We do not kill user or internal reads on step down, similarly to how we do not kill internal writes on step down. Thus if they hit a prepare conflict they will cause the deadlock described in
- Stepdown and step up will now require RSTL in mode S.
- Rollback requires RSTL in mode X.
- Reads take RSTL in mode IS.
- Writes take RSTL in mode IX.
- Operations would need to commit to whether they can write when they acquire a lock, but this is acceptable (and is essentially already the contract).
- We don’t plan to implement upgrading locks. If something wants to "upgrade" its locks, it must drop all of its locks and reacquire them and make sure that's safe for its own purposes.
- Implement this by taking the same lock mode for the RSTL that you take for the global lock.
- Advantage that stepdown doesn’t need to wait for reads to complete/yield and yielded readers don’t need to wait for stepdown to complete.
- This fixes the problem for any operation that acquires a global IS lock (user or internal) since stepdown will no longer block on the operation to complete.
- User operations that acquire global S, IX, or X locks are already killed on stepdown so aren't a problem.
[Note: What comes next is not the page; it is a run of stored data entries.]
File: src/rtl/ks10_dbm_pkg.sv
// Shared DBM definitions: DBM_SEL source encodings, SELBYTE codes and the
// byte-sequencer state encoding.
package ks10_dbm_pkg;

  typedef enum logic [2:0] {
    DBM_SCADPFAPR = 3'd0,
    DBM_BYTES     = 3'd1,
    DBM_EXPTIME   = 3'd2,
    DBM_DP        = 3'd3,
    DBM_DPSWAP    = 3'd4,
    DBM_VMA       = 3'd5,
    DBM_MEM       = 3'd6,
    DBM_NUM       = 3'd7
  } dbm_sel_e;

  localparam logic [2:0] SELBYTE_NONE  = 3'd0;
  localparam logic [2:0] SELBYTE_FIRST = 3'd1;
  localparam logic [2:0] SELBYTE_LAST  = 3'd5;

  typedef enum logic [2:0] {
    ST_IDLE = 3'd0,
    ST_RD   = 3'd1,
    ST_FILL = 3'd2,
    ST_WR   = 3'd3,
    ST_DONE = 3'd4
  } seq_state_e;

  // Out-of-range start positions fall back to the first byte of the word.
  function automatic logic [2:0] clamp_pos(input logic [2:0] p);
    if ((p < SELBYTE_FIRST) || (p > SELBYTE_LAST)) return SELBYTE_FIRST;
    return p;
  endfunction

endpackage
- Internal operations that acquire global S, IX, or X locks on user data still must be explicitly killed, so the RangeDeleter, TTL, and any other internal writers to user data must still be audited and fixed.
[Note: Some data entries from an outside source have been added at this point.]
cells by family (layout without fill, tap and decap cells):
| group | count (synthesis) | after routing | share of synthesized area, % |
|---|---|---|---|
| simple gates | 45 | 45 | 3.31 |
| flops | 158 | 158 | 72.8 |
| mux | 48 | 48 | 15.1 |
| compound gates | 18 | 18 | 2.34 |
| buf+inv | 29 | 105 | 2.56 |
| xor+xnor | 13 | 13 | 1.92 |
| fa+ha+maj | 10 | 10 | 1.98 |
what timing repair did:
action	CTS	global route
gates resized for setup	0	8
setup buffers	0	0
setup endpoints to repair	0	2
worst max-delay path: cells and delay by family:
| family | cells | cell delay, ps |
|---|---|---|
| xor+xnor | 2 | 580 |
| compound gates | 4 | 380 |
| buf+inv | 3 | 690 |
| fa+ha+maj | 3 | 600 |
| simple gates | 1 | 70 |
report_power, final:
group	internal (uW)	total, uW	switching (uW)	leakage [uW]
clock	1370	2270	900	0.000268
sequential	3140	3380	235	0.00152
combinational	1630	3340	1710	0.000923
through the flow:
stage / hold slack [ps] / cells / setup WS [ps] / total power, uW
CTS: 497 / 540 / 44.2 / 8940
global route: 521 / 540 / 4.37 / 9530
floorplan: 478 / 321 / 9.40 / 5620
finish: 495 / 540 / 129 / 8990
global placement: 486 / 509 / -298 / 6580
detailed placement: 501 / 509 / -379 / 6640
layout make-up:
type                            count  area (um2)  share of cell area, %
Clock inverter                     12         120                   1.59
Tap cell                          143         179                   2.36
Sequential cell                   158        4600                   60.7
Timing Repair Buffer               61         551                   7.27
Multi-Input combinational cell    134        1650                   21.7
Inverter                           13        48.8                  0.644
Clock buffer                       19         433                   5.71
==> config.mk <==
export PLATFORM = sky130hd
export DESIGN_NAME = fp_norm_decoder
export DESIGN_NICKNAME = d
export VERILOG_FILES = /design/src/rtl/fp_norm_decoder.sv
export SDC_FILE = /design/constraint.sdc
export NUM_CORES = 1
export LEC_CHECK = 0
export ABC_AREA = 1
export BUFFER_PORTS_ARGS = -buffer_cell sky130_fd_sc_hd__buf_2
export CORE_UTILIZATION = 41
export CTS_BUF_LIST = sky130_fd_sc_hd__clkbuf_8
export DETAILED_ROUTE_END_ITERATION = 16
export PLACE_DENSITY_LB_ADDON = 0.15
export SETUP_SLACK_MARGIN = 0.02
export SKIP_CTS_REPAIR_TIMING = 1
export SLEW_MARGIN = 40
export SYNTH_ARGS = -nofsm -noshare
export SYNTH_HDL_FRONTEND = slang
export SYNTH_SLANG_ARGS = --single-unit
==> constraint.sdc <==
create_clock -name clk -period 2.3 [get_ports clk]
set_clock_uncertainty 0.15 [all_clocks]
set_input_delay 0.345 -clock clk [delete_from_list [all_inputs] [get_ports clk]]
set_output_delay 0.345 -clock clk [all_outputs]
set_load 0.01 [all_outputs]
## src/rtl/fixed_point_pkg.sv

```systemverilog
`default_nettype none
// ============================================================================
// Module      : fixed_point_pkg
// Description : Shared fixed-point helpers: extreme codes for a given width
//               and the overflow-select encoding used by the abs, add,
//               saturate and sign-apply blocks.
// Revision    : 1.0 - initial release
// ============================================================================
package fixed_point_pkg;

  // Which rail a result would saturate to when it is not representable.
  typedef enum logic [1:0] {
    OVF_NONE = 2'd0,
    OVF_POS  = 2'd1,
    OVF_NEG  = 2'd2
  } ovf_sel_e;

  function automatic logic [63:0] max_pos_code(input int width);
    return (64'd1 << (width - 1)) - 64'd1;
  endfunction

  function automatic logic [63:0] max_neg_code(input int width);
    return 64'd1 << (width - 1);
  endfunction

endpackage
`default_nettype wire

```

## src/rtl/fixed_point_negate_stage.sv

```systemverilog
`default_nettype none
// ============================================================================
// Module      : fixed_point_negate_stage
// Description : One registered sign-apply / two's-complement negation stage
//               with valid/ready. Macro FIXED_POINT_SIGN_APPLY_SAT_EN selects
//               saturating instead of wrapping results on overflow.
// Revision    : 1.0 - initial release
// ============================================================================
module fixed_point_negate_stage
  import fixed_point_pkg::*;
#(
  parameter int WIDTH = 8
) (
  input  logic             clk,
  input  logic             rst,
  input  logic             i_valid,
  output logic             o_ready,
  input  logic [WIDTH-1:0] i_mag,
  input  logic [WIDTH-1:0] i_mag_inv,
  input  logic             i_sign,
  output logic             o_valid,
  input  logic             i_ready,
  output logic [WIDTH-1:0] o_value,
  output logic             o_ovf
);

`ifdef FIXED_POINT_SIGN_APPLY_SAT_EN
  localparam logic [63:0]      C_MAX_POS_64 = max_pos_code(WIDTH);
  localparam logic [63:0]      C_MAX_NEG_64 = max_neg_code(WIDTH);
  localparam logic [WIDTH-1:0] C_MAX_POS    = C_MAX_POS_64[WIDTH-1:0];
  localparam logic [WIDTH-1:0] C_MAX_NEG    = C_MAX_NEG_64[WIDTH-1:0];
`endif

  logic             valid_q, valid_d;
  logic [WIDTH-1:0] value_q, value_d;
  logic             ovf_q,   ovf_d;
  logic             advance;
  logic [WIDTH-1:0] wrapped;
  ovf_sel_e         ovf_sel;

  always_comb begin
    advance = !valid_q || i_ready;
    wrapped = i_sign ? (i_mag_inv + {{(WIDTH-1){1'b0}}, 1'b1}) : i_mag;

    // Positive range tops out at M-1; negative range reaches exactly -M.
    ovf_sel = OVF_NONE;
    if (!i_sign && i_mag[WIDTH-1]) begin
      ovf_sel = OVF_POS;
    end else if (i_sign && i_mag[WIDTH-1] && (|i_mag[WIDTH-2:0])) begin
      ovf_sel = OVF_NEG;
    end

    valid_d = valid_q;
    value_d = value_q;
    ovf_d   = ovf_q;
    if (advance) begin
      valid_d = i_valid;
      if (i_valid) begin
        ovf_d = (ovf_sel != OVF_NONE);
`ifdef FIXED_POINT_SIGN_APPLY_SAT_EN
        case (ovf_sel)
          OVF_POS: value_d = C_MAX_POS;
          OVF_NEG: value_d = C_MAX_NEG;
          default: value_d = wrapped;
        endcase
`else
        value_d = wrapped;
`endif
      end
    end
  end

  always_ff @(posedge clk) begin
    if (rst) begin
      valid_q <= 1'b0;
      value_q <= '0;
      ovf_q   <= 1'b0;
    end else begin
      valid_q <= valid_d;
      value_q <= value_d;
      ovf_q   <= ovf_d;
    end
  end

  assign o_ready = advance;
  assign o_valid = valid_q;
  assign o_value = value_q;
  assign o_ovf   = ovf_q;

endmodule
`default_nettype wire

```

## src/rtl/fixed_point_sign_apply.sv

```systemverilog
`default_nettype none
// ============================================================================
// Module      : fixed_point_sign_apply
// Description : Magnitude + sign to signed two's-complement, 2-stage pipeline
//               with valid/ready, per-sample and sticky overflow.
//               Macro FIXED_POINT_SIGN_APPLY_SAT_EN enables saturation.
// Revision    : 1.0 - initial release
// ============================================================================
module fixed_point_sign_apply
  import fixed_point_pkg::*;
#(
  parameter int WIDTH     = 8,
  parameter int FRAC_BITS = 3
) (
  input  logic             CLK,
  input  logic             RST,
  input  logic [WIDTH-1:0] MAG_IN,
  input  logic             SIGN_IN,
  input  logic             VALID_IN,
  output logic             READY_OUT,
  output logic [WIDTH-1:0] VALUE_OUT,
  output logic             VALID_OUT,
  input  logic             READY_IN,
  output logic             OVERFLOW,
  output logic             OVERFLOW_STICKY,
  input  logic             CLEAR
);

  // The binary point only labels the data; it must still sit inside the word.
  if (FRAC_BITS < 0 || FRAC_BITS > WIDTH) begin : g_frac_range_check
    $error("fixed_point_sign_apply: FRAC_BITS outside 0..WIDTH");
  end

  logic             s1_valid_q, s1_valid_d;
  logic [WIDTH-1:0] s1_mag_q,   s1_mag_d;
  logic [WIDTH-1:0] s1_inv_q,   s1_inv_d;
  logic             s1_sign_q,  s1_sign_d;
  logic             sticky_q,   sticky_d;
  logic             s1_advance;
  logic             s2_advance;
  logic             s2_valid;
  logic             s2_ovf;
  logic [WIDTH-1:0] s2_value;

  always_comb begin
    s1_advance = !s1_valid_q || s2_advance;
    s1_valid_d = s1_valid_q;
    s1_mag_d   = s1_mag_q;
    s1_inv_d   = s1_inv_q;
    s1_sign_d  = s1_sign_q;
    if (s1_advance) begin
      s1_valid_d = VALID_IN;
      if (VALID_IN) begin
        s1_mag_d  = MAG_IN;
        s1_inv_d  = ~MAG_IN;
        s1_sign_d = SIGN_IN;
      end
    end

    // CLEAR beats a simultaneous overflowing output transfer.
    sticky_d = sticky_q || (s2_valid && READY_IN && s2_ovf);
    if (CLEAR) begin
      sticky_d = 1'b0;
    end
  end

  always_ff @(posedge CLK) begin
    if (RST) begin
      s1_valid_q <= 1'b0;
      s1_mag_q   <= '0;
      s1_inv_q   <= '0;
      s1_sign_q  <= 1'b0;
      sticky_q   <= 1'b0;
    end else begin
      s1_valid_q <= s1_valid_d;
      s1_mag_q   <= s1_mag_d;
      s1_inv_q   <= s1_inv_d;
      s1_sign_q  <= s1_sign_d;
      sticky_q   <= sticky_d;
    end
  end

  fixed_point_negate_stage #(
    .WIDTH (WIDTH)
  ) u_stage2 (
    .clk       (CLK),
    .rst       (RST),
    .i_valid   (s1_valid_q),
    .o_ready   (s2_advance),
    .i_mag     (s1_mag_q),
    .i_mag_inv (s1_inv_q),
    .i_sign    (s1_sign_q),
    .o_valid   (s2_valid),
    .i_ready   (READY_IN),
    .o_value   (s2_value),
    .o_ovf     (s2_ovf)
  );

  assign READY_OUT       = s1_advance;
  assign VALID_OUT       = s2_valid;
  assign VALUE_OUT       = s2_value;
  assign OVERFLOW        = s2_ovf;
  assign OVERFLOW_STICKY = sticky_q;

endmodule
`default_nettype wire

```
The S mode acquisition on step up and step down means concurrent state transitions could start happening. To protect against this we will add a new LockManager ResourceMutex that the ReplicationStateTransationLockGuard acquires after acquiring the RSTL, and releases before it. This should be a straightforward way to allow reads and step-ups/step-downs to not conflict (via S and IS locks) but for step-ups and step-downs to conflict even though they take S locks (via the ResourceMutex that does not interact with reads at all).